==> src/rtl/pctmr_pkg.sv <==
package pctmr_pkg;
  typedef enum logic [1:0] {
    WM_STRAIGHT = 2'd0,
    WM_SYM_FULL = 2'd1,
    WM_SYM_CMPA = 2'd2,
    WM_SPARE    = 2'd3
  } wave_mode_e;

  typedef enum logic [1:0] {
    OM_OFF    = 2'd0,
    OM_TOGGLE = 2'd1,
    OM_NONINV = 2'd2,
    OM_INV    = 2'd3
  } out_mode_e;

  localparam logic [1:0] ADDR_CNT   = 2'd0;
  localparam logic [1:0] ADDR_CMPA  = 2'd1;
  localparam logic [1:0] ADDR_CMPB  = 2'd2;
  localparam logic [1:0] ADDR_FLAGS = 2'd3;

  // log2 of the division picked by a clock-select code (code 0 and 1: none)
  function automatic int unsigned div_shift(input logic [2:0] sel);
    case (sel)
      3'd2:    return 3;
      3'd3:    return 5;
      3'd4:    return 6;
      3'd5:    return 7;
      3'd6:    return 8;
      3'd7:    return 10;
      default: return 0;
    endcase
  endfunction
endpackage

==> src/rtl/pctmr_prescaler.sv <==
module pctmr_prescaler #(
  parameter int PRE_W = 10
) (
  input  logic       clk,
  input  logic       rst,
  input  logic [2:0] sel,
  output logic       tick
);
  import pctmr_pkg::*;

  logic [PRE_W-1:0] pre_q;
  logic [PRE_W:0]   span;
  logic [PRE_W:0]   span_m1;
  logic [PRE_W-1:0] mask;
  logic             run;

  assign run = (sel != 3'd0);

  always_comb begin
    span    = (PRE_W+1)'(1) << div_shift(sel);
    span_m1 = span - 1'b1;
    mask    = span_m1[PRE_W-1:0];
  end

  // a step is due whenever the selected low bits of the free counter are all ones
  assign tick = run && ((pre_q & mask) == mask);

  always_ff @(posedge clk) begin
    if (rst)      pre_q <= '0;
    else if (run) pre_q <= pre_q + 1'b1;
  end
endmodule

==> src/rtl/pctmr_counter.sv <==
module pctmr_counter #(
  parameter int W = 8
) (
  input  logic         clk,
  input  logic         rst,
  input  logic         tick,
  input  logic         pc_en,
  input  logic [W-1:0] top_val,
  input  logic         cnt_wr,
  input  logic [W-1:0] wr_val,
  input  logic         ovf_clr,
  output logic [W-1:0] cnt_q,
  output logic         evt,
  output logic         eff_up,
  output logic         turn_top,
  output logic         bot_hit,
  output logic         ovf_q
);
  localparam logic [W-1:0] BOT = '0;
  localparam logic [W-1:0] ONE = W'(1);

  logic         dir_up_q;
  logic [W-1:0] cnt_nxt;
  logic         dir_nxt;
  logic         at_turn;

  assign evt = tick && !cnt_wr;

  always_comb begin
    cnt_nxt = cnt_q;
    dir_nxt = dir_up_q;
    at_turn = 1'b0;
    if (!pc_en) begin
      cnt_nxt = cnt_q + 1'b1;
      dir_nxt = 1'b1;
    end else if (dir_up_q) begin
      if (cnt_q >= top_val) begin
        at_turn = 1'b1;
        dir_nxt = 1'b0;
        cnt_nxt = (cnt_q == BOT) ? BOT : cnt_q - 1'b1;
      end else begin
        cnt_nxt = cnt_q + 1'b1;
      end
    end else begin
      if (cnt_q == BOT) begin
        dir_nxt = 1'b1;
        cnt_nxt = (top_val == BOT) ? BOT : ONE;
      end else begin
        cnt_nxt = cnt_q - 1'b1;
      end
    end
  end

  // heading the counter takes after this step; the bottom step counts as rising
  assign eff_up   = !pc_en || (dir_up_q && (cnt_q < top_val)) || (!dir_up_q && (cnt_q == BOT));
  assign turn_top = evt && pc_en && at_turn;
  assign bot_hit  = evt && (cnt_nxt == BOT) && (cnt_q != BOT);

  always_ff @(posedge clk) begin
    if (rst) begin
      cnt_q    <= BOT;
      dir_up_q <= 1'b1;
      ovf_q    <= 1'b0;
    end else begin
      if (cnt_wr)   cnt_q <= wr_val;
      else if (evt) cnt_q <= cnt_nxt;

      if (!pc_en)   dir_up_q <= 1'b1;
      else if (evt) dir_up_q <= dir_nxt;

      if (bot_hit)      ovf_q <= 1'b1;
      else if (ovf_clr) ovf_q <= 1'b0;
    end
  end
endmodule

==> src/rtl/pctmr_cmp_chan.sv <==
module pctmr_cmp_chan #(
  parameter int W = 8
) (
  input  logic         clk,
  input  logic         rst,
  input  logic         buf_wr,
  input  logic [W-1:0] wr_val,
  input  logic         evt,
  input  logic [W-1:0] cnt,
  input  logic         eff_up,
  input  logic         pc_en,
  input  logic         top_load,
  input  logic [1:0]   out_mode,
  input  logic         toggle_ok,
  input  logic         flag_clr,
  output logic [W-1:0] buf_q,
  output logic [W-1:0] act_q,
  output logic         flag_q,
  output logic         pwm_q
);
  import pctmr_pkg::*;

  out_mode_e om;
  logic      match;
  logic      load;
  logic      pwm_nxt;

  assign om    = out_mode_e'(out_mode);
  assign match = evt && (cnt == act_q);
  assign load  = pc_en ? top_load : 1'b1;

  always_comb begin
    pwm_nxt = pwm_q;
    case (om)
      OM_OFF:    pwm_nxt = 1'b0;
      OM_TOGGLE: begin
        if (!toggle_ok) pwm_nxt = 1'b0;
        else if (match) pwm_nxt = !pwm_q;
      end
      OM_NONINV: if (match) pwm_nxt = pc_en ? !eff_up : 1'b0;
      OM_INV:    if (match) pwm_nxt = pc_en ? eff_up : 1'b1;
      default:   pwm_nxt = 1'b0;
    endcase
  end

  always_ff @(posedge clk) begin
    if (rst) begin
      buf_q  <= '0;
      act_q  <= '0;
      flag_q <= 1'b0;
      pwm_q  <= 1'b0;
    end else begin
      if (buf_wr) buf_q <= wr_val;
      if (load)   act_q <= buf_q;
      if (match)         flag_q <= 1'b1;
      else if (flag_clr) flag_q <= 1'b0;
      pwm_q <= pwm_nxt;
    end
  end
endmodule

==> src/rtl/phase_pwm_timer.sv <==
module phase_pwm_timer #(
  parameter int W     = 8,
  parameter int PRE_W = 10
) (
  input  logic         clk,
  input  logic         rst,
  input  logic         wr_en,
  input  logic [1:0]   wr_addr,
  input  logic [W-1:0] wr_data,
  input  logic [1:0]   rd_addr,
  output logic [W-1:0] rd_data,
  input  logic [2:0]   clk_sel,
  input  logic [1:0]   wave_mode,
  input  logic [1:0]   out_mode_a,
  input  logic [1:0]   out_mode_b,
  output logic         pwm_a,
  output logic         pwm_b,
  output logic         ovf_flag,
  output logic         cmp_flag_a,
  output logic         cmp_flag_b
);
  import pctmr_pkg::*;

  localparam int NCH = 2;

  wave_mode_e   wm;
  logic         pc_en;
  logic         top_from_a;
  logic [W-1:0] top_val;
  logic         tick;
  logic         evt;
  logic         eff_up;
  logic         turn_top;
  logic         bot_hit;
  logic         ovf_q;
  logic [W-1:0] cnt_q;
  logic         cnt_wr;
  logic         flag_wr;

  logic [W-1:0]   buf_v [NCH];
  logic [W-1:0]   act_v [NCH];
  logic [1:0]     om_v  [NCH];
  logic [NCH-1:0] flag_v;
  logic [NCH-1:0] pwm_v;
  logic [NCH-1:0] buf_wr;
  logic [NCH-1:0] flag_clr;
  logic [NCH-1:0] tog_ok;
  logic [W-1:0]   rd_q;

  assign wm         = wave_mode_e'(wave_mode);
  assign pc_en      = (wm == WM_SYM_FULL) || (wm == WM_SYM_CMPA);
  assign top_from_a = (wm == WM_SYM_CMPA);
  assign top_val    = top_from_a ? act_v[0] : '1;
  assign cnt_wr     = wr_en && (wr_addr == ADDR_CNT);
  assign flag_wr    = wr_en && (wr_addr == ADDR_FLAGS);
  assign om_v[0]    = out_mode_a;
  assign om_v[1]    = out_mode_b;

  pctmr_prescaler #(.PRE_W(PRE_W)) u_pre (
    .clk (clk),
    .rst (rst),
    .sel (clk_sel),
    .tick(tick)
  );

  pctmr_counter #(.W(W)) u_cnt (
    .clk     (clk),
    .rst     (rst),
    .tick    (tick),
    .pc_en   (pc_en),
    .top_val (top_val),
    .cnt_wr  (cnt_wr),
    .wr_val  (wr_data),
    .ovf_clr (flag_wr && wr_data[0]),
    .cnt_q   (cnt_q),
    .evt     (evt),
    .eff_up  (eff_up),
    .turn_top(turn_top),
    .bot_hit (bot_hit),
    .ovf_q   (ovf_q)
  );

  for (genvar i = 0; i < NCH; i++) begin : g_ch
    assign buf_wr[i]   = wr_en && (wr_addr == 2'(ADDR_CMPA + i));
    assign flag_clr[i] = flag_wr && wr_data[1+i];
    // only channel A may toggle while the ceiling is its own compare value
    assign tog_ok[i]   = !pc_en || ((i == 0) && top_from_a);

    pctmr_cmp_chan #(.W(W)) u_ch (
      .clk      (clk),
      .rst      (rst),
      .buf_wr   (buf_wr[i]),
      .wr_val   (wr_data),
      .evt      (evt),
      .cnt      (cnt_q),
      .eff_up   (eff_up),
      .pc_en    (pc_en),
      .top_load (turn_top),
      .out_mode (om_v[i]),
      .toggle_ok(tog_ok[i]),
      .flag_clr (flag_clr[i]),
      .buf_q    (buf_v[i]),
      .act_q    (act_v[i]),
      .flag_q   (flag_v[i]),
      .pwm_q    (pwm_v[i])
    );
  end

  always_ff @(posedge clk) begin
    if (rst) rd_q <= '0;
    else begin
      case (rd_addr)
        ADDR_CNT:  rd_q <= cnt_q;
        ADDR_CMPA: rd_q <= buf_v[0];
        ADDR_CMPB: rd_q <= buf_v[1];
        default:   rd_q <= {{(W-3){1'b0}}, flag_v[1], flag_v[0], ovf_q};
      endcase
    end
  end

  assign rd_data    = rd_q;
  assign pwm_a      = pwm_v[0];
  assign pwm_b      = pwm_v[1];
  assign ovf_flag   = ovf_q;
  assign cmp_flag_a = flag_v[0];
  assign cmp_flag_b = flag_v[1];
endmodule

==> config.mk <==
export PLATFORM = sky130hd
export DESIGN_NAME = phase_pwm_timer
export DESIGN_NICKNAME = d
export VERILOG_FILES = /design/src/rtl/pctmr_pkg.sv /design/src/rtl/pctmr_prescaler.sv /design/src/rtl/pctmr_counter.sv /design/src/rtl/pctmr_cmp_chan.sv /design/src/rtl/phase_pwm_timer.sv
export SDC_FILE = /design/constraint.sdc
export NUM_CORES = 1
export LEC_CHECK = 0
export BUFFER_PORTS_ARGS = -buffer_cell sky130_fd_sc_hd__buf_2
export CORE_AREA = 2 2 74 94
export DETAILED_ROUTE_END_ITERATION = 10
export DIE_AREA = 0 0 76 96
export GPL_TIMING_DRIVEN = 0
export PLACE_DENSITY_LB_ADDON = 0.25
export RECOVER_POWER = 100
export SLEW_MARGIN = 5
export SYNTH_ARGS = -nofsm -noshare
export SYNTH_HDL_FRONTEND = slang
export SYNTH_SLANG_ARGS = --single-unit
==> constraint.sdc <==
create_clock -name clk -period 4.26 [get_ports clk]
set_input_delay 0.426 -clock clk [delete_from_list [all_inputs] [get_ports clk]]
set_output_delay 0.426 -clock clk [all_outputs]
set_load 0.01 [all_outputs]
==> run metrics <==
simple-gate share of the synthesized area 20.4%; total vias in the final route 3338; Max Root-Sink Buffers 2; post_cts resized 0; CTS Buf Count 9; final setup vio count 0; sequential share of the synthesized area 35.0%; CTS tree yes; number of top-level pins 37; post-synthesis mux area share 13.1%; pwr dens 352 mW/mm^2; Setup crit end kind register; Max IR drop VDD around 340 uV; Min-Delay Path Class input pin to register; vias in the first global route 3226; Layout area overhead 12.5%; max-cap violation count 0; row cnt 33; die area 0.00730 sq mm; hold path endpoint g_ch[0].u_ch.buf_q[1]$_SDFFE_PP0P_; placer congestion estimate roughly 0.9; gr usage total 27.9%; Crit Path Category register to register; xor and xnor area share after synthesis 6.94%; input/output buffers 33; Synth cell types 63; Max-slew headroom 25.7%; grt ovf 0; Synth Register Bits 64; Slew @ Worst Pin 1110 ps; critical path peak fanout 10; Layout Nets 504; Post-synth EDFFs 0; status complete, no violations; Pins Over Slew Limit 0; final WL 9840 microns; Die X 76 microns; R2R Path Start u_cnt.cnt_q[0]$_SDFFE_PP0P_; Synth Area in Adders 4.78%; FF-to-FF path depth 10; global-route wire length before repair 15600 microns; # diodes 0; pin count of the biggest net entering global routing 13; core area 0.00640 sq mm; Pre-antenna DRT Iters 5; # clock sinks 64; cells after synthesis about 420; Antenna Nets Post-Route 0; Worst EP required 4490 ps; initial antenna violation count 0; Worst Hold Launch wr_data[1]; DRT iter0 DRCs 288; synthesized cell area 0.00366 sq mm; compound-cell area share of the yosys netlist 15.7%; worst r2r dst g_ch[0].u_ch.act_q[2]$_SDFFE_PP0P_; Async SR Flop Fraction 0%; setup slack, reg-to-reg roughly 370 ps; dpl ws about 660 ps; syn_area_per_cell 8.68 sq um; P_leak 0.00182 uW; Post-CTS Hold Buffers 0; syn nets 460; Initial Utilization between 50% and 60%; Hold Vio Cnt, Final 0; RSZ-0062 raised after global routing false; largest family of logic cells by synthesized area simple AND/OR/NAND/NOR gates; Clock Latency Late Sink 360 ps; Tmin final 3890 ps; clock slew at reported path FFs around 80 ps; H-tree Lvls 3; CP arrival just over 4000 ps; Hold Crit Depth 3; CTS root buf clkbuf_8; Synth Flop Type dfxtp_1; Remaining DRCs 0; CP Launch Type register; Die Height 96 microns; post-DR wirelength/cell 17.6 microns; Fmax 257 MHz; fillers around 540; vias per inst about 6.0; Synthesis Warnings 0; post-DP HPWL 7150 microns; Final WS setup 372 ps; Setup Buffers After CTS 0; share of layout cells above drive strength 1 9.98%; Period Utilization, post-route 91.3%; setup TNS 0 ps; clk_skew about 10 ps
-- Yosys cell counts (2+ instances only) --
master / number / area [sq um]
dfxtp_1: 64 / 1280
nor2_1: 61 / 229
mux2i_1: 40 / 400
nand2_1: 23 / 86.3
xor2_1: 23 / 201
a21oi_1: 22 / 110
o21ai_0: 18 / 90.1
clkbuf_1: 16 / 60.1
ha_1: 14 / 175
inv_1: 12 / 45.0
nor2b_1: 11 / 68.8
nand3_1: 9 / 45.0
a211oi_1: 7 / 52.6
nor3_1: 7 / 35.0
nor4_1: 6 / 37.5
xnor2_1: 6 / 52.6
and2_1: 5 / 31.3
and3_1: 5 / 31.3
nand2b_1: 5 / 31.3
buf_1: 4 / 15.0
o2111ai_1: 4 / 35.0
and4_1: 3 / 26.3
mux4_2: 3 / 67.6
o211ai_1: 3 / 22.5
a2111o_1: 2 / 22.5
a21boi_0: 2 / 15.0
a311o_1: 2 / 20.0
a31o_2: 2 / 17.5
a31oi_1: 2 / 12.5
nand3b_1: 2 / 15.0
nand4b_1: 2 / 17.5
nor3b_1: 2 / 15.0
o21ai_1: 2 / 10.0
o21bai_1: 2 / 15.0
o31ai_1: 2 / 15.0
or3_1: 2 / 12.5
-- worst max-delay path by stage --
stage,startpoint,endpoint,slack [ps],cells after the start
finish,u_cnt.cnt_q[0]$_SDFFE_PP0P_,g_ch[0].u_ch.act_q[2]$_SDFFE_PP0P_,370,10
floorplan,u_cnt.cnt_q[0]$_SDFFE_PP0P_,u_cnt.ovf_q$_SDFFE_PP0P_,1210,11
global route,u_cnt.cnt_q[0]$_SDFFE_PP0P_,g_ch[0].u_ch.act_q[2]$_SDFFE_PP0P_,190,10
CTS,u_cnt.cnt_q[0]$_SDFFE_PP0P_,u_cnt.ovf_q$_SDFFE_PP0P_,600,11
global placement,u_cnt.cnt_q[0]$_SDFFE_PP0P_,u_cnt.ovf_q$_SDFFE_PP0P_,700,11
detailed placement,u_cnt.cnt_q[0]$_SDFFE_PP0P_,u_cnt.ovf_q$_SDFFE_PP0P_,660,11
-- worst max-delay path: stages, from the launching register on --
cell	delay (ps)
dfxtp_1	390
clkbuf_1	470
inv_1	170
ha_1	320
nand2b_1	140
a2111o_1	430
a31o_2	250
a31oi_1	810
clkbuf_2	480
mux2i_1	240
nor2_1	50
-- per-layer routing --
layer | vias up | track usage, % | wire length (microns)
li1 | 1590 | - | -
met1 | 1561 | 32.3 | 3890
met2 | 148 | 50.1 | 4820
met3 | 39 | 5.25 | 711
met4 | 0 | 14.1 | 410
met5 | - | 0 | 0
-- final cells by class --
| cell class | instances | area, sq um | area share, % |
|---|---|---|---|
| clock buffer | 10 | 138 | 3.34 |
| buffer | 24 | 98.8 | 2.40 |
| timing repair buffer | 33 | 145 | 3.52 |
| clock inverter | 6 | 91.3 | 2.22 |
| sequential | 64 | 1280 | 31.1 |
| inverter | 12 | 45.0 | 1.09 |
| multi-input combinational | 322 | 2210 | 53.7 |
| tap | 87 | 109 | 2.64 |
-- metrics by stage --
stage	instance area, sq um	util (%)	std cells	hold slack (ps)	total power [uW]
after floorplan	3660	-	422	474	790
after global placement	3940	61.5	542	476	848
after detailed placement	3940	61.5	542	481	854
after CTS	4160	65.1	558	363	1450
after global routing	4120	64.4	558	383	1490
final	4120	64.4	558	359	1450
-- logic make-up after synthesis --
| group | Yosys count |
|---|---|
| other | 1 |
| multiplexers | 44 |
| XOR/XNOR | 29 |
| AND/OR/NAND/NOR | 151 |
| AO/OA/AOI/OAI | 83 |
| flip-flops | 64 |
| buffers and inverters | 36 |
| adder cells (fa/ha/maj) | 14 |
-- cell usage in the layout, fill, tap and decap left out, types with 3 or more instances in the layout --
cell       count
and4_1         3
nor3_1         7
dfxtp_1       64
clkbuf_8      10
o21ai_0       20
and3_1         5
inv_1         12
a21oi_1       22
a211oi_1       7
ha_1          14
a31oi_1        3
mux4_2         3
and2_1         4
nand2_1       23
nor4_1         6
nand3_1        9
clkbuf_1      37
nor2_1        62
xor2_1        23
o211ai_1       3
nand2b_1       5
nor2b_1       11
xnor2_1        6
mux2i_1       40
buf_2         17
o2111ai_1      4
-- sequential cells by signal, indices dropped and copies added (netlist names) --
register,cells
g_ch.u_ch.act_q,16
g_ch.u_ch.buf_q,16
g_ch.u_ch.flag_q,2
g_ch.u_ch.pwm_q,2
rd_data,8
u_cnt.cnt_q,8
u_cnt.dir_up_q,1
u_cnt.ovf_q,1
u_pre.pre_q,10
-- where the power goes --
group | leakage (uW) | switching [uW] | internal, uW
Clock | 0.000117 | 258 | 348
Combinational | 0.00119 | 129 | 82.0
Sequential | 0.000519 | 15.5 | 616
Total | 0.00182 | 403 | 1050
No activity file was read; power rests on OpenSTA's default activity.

═══

## TO DO
Scan the entries and show every line in which the word "default" is found.

## EXERCISE RESULT
      default: return 0;
      default:   pwm_nxt = 1'b0;
        default:   rd_q <= {{(W-3){1'b0}}, flag_v[1], flag_v[0], ovf_q};
No activity file was read; power rests on OpenSTA's default activity.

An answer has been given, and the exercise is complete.